The specific comparison tables and the stored procedures are in a dedicated SQL 2008 database on "server A" (for the sake of argument). As you can imagine, I need to pull data in from the source database(s) and the new ERP system database, which reside on different servers. In particular, the first update query above retrieves data from the destination database and inserts it into the local validation database. The second and third queries join the table in the local validation database to the original source database.
Initially, I wrote the stored procs to take advantage of SQL Server's "linked server" feature. Using a 4-part name ([server].[database].[owner].[name]) seemed attractive at first.
However, we quickly ran into 2 problems:
- The servers containing the source databases were located in a different data centre, and the network bandwidth between them was absolutely minuscule
- The way linked servers work is to issue an OpenRowset() command, which basically brings back the entire table (all rows and columns) to the local server and then processing it locally
Both problems were showstoppers. You could write SQL statements which joined tables in one database to tables in a database on the linked server, but they didn't perform.
We then thought "let's copy the tables locally". So we wrote very simple "INSERT INTO x SELECT * FROM y" SQL statements. These took almost as long to run.
We eventually solved the problem using SQL Server Integration Services (SSIS) packages. Actually, we used the SQL Server "Import / Export Data" feature, which basically builds an SSIS package and executes it on the fly. Doing that allows you to use the native drivers and connection providers for each database system, pulls the data out efficiently into memory, and then uses the destination driver and connection provider to load the data quickly into the destination. Using this approach, we reduced the data copy time from 15-20 minutes per table to about 30 seconds.

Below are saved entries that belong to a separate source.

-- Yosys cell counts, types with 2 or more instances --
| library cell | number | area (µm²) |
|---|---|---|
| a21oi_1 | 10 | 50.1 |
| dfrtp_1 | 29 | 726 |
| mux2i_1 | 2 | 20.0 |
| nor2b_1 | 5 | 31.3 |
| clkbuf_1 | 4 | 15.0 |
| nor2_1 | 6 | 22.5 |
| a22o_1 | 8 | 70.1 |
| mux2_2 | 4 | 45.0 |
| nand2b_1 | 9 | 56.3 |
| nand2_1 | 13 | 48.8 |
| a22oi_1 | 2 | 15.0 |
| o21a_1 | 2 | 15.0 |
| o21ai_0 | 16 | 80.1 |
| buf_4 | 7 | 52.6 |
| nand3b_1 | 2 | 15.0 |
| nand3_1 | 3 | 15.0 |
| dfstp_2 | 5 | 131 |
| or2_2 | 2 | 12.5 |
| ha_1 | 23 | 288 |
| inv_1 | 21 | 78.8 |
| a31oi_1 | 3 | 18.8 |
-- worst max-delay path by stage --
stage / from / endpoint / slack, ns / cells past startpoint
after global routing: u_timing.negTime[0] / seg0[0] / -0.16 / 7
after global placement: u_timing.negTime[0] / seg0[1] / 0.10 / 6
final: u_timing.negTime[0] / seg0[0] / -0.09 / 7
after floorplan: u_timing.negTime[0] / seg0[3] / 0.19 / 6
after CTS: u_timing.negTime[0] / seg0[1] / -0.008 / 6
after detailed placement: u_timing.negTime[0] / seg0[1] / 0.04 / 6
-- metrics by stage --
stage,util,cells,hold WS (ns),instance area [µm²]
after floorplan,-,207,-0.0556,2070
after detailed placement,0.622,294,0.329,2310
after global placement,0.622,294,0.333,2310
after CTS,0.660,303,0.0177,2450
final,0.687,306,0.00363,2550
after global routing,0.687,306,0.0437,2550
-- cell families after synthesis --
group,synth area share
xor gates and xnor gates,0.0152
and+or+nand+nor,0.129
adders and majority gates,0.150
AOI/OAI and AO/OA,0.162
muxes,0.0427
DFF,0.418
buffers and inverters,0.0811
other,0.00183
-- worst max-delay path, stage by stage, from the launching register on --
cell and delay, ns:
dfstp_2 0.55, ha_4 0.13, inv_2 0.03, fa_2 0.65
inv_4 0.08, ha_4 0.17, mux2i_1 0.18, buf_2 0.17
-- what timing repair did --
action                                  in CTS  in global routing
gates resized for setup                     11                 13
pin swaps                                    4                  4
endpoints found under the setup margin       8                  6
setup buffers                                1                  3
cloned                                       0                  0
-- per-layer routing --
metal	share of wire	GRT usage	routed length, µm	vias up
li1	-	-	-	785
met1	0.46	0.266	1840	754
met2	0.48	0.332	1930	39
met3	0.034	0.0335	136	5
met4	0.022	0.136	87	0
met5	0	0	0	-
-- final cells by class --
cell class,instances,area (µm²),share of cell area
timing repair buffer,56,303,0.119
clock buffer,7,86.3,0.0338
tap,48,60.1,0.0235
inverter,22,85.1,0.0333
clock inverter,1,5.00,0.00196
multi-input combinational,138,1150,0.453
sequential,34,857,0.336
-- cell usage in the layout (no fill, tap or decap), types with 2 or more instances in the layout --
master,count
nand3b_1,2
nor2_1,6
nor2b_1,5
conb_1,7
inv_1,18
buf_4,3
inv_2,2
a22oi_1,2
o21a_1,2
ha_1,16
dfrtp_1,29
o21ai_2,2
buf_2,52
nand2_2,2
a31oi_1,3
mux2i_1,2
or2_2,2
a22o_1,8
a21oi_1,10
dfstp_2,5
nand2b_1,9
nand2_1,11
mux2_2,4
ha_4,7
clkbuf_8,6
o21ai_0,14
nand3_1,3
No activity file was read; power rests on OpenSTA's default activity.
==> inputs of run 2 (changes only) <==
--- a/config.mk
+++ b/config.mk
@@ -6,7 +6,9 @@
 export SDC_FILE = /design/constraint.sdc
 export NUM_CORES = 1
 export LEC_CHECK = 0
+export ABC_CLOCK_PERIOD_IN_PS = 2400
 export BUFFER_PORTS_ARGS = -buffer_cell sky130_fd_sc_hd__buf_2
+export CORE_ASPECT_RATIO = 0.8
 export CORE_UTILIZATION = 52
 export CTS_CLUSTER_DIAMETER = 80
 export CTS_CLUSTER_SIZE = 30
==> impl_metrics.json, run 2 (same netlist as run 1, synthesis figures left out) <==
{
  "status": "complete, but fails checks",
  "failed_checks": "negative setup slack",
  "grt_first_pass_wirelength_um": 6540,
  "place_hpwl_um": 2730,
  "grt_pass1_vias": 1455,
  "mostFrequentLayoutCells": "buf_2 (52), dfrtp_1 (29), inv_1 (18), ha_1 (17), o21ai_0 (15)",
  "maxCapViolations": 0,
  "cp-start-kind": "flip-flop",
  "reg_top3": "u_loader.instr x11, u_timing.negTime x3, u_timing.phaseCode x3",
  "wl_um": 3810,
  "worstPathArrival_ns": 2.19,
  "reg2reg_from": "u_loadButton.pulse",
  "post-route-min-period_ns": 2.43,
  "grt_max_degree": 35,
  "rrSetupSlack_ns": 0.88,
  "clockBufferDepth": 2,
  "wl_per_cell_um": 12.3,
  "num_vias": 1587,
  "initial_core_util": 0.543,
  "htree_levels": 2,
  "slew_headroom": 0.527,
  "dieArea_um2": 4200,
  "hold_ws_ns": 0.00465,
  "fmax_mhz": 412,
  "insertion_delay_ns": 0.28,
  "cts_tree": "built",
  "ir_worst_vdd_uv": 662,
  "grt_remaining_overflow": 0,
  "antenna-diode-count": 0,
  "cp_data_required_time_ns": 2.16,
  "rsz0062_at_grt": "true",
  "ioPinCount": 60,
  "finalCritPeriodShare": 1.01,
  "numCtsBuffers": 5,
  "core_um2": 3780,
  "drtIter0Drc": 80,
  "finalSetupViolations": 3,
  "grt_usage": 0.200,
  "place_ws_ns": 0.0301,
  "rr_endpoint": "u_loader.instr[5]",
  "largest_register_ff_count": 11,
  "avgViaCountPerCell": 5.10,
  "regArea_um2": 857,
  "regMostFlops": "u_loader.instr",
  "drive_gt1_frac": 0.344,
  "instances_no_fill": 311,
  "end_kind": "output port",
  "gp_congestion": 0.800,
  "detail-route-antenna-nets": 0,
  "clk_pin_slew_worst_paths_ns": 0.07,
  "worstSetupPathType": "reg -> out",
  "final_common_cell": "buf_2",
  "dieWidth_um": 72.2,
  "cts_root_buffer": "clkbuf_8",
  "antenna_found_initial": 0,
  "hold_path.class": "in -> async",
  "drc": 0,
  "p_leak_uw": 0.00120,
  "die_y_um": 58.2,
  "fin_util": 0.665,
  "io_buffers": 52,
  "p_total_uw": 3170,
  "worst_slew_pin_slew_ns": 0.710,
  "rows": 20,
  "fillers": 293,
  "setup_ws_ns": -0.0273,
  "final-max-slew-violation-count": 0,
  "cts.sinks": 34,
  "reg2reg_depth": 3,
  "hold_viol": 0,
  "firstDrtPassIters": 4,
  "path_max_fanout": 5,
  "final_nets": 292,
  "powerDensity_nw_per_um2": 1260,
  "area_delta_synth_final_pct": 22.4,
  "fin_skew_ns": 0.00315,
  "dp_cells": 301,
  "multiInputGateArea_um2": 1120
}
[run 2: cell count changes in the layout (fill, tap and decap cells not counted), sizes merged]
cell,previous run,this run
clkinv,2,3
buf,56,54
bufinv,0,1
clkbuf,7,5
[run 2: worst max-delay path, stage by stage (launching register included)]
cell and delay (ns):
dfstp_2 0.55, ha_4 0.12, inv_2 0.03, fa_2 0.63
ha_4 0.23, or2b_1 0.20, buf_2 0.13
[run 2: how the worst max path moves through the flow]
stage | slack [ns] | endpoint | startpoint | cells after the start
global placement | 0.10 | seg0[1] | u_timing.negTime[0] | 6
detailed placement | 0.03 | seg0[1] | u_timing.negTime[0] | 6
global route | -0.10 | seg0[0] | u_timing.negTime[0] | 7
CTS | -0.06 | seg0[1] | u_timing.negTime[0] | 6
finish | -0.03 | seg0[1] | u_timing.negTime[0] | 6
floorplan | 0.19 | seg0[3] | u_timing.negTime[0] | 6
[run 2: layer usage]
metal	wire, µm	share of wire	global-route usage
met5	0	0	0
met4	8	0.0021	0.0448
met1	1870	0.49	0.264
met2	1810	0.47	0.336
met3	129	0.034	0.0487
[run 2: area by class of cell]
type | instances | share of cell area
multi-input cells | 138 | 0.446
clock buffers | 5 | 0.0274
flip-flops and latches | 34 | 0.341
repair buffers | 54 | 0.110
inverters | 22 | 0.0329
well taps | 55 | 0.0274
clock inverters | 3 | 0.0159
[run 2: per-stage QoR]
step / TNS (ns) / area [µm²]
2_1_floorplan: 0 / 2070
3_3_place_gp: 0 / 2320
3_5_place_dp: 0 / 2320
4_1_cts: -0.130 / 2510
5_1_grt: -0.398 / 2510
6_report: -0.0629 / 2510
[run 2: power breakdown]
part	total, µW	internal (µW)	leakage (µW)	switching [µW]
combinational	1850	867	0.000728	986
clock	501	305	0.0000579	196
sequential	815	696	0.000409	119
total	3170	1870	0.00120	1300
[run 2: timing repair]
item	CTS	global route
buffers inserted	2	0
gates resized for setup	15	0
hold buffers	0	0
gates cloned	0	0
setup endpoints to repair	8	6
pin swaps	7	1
==> src/logic/frv_lsu_pkg.sv <==
// Shared types and constants for the load/store unit and its data memory.
// Holds the access width and tracker state encodings, the request and
// response bundles, and the memory depth and wait-state count.

`default_nettype none

package frv_lsu_pkg;

    // ----------------------------------------
    // Memory geometry and timing
    // ----------------------------------------

    localparam int DMEM_DEPTH_WORDS = 256;                          // 32-bit words in the SRAM
    localparam int DMEM_WAIT_CYCLES = 2;                            // Stall cycles per access
    localparam int DMEM_IDX_W       = $clog2(DMEM_DEPTH_WORDS);     // Word index width
    localparam int DMEM_WAIT_W      = $clog2(DMEM_WAIT_CYCLES + 1); // Wait counter width

    // First byte address past the end of the memory
    localparam logic [31:0] DMEM_LIMIT_BYTES = 32'(DMEM_DEPTH_WORDS * 4);

    // ----------------------------------------
    // Encodings
    // ----------------------------------------

    typedef enum logic [1:0] {
        LSU_BYTE = 2'b00,                   // 8-bit access
        LSU_HALF = 2'b01,                   // 16-bit access
        LSU_WORD = 2'b10                    // 32-bit access
    } lsu_width_e;

    typedef enum logic {
        LSU_IDLE = 1'b0,                    // No finished access pending
        LSU_HELD = 1'b1                     // Done, waiting for pipe_prog
    } lsu_state_e;

    // ----------------------------------------
    // Bundles
    // ----------------------------------------

    typedef struct packed {
        logic [31:0] addr;                  // Byte address
        logic [31:0] wdata;                 // Store data, already lane placed
        logic        load;                  // Load access
        logic        store;                 // Store access
        lsu_width_e  width;                 // Access width
        logic        sign_ext;              // Sign extend load data
    } lsu_req_t;

    typedef struct packed {
        logic [31:0] rdata;                 // Steered load data
        logic        a_error;               // Misaligned access
        logic        b_error;               // Bus error on completion
        logic        ready;                 // Access complete
    } lsu_rsp_t;

    typedef struct packed {
        logic        cen;                   // Chip enable
        logic        wen;                   // Write enable
        logic [3:0]  strb;                  // Byte lane strobes
        logic [31:0] addr;                  // Word aligned address
        logic [31:0] wdata;                 // Write data
    } dmem_req_t;

    typedef struct packed {
        logic [31:0] rdata;                 // Read word
        logic        error;                 // Address out of range
        logic        stall;                 // Wait state
    } dmem_rsp_t;

endpackage

`default_nettype wire

==> src/logic/lsu_lane_steer.sv <==
// Byte-lane logic of the load/store unit, purely combinational.
// Checks alignment, builds write strobes and the word address, and
// selects plus extends the addressed bytes of the memory read word.

`timescale 1ns/100ps
`default_nettype none

module lsu_lane_steer (
    input  frv_lsu_pkg::lsu_req_t lsu_req,      // Request from execute stage
    input  wire  [31:0]           mem_rdata,    // Word from memory
    output logic                  a_error,      // Misaligned access
    output logic [3:0]            strb,         // Write lane strobes
    output logic [31:0]           word_addr,    // Word aligned bus address
    output logic [31:0]           wdata,        // Bus write data
    output logic [31:0]           rdata         // Extended load data
);

    logic        access;                        // A load or store is present
    logic [1:0]  offs;                          // Byte offset in word
    logic [7:0]  sel_byte;                      // Addressed byte
    logic [15:0] sel_half;                      // Addressed halfword

    assign access = lsu_req.load || lsu_req.store;
    assign offs   = lsu_req.addr[1:0];

    // ----------------------------------------
    // Alignment and bus fields
    // ----------------------------------------

    always_comb begin
        a_error = 1'b0;
        if (access) begin
            case (lsu_req.width)
                frv_lsu_pkg::LSU_HALF: a_error = offs[0];       // Odd halfword
                frv_lsu_pkg::LSU_WORD: a_error = |offs;         // Word off boundary
                default:               a_error = 1'b0;          // Bytes always fit
            endcase
        end
    end

    always_comb begin
        case (lsu_req.width)
            frv_lsu_pkg::LSU_BYTE: strb = 4'b0001 << offs;      // One lane
            frv_lsu_pkg::LSU_HALF: strb = offs[1] ? 4'b1100 : 4'b0011;
            frv_lsu_pkg::LSU_WORD: strb = 4'b1111;              // All lanes
            default:               strb = 4'b0000;
        endcase
    end

    assign word_addr = {lsu_req.addr[31:2], 2'b00};             // Drop byte offset
    assign wdata     = lsu_req.wdata;           // Caller already placed lanes

    // ----------------------------------------
    // Load data steering
    // ----------------------------------------

    always_comb begin
        case (offs)
            2'b00:   sel_byte = mem_rdata[7:0];
            2'b01:   sel_byte = mem_rdata[15:8];
            2'b10:   sel_byte = mem_rdata[23:16];
            default: sel_byte = mem_rdata[31:24];
        endcase
    end

    assign sel_half = offs[1] ? mem_rdata[31:16] : mem_rdata[15:0];

    always_comb begin
        case (lsu_req.width)
            frv_lsu_pkg::LSU_BYTE:
                rdata = {{24{lsu_req.sign_ext && sel_byte[7]}}, sel_byte};
            frv_lsu_pkg::LSU_HALF:
                rdata = {{16{lsu_req.sign_ext && sel_half[15]}}, sel_half};
            default:
                rdata = mem_rdata;              // Full word, no extension
        endcase
    end

endmodule

`default_nettype wire
[config.mk]
export PLATFORM = sky130hd
export DESIGN_NAME = chan_rob_flat
export DESIGN_NICKNAME = d
export VERILOG_FILES = /design/src/rtl/mpc_pkg.sv /design/src/rtl/mpc_ifs.sv /design/src/rtl/chan_rob.sv /design/src/flat_wrapper.sv
export VERILOG_INCLUDE_DIRS = /design/src /design/src/rtl
export SDC_FILE = /design/constraint.sdc
export NUM_CORES = 1
export LEC_CHECK = 0
export ABC_AREA = 1
export BUFFER_PORTS_ARGS = -buffer_cell sky130_fd_sc_hd__buf_2
export CAP_MARGIN = 10
export CORE_AREA = 2 2 230 232
export CTS_CLUSTER_DIAMETER = 50
export DETAILED_ROUTE_END_ITERATION = 7
export DIE_AREA = 0 0 232 234
export PLACE_DENSITY = 0.71
export SYNTH_ARGS = -nofsm -noshare
export SYNTH_HDL_FRONTEND = slang
export SYNTH_SLANG_ARGS = --single-unit
export TNS_END_PERCENT = 50
[constraint.sdc]
create_clock -name clk -period 12 [get_ports clk]
set_clock_uncertainty 0.05 [all_clocks]
set_input_delay 0.6 -clock clk [delete_from_list [all_inputs] [get_ports clk]]
set_output_delay 0.6 -clock clk [all_outputs]
set_load 0.005 [all_outputs]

Interestingly, I got involved with another client who was using linked servers, but between SQL Server 2000, SQL Server 2005, and two flavours of Oracle and trying to do the same thing. Joins between the tables had been optimized in the past, and worked reasonably well, but a small driver update suddenly killed the performance in production, and they were left struggling to try to get queries to execute in a reasonable time. Unfortunately, there wasn't much we could do to save them — if you go against all best practices that both Microsoft and Oracle publish, you can't really complain when it comes back to bite you!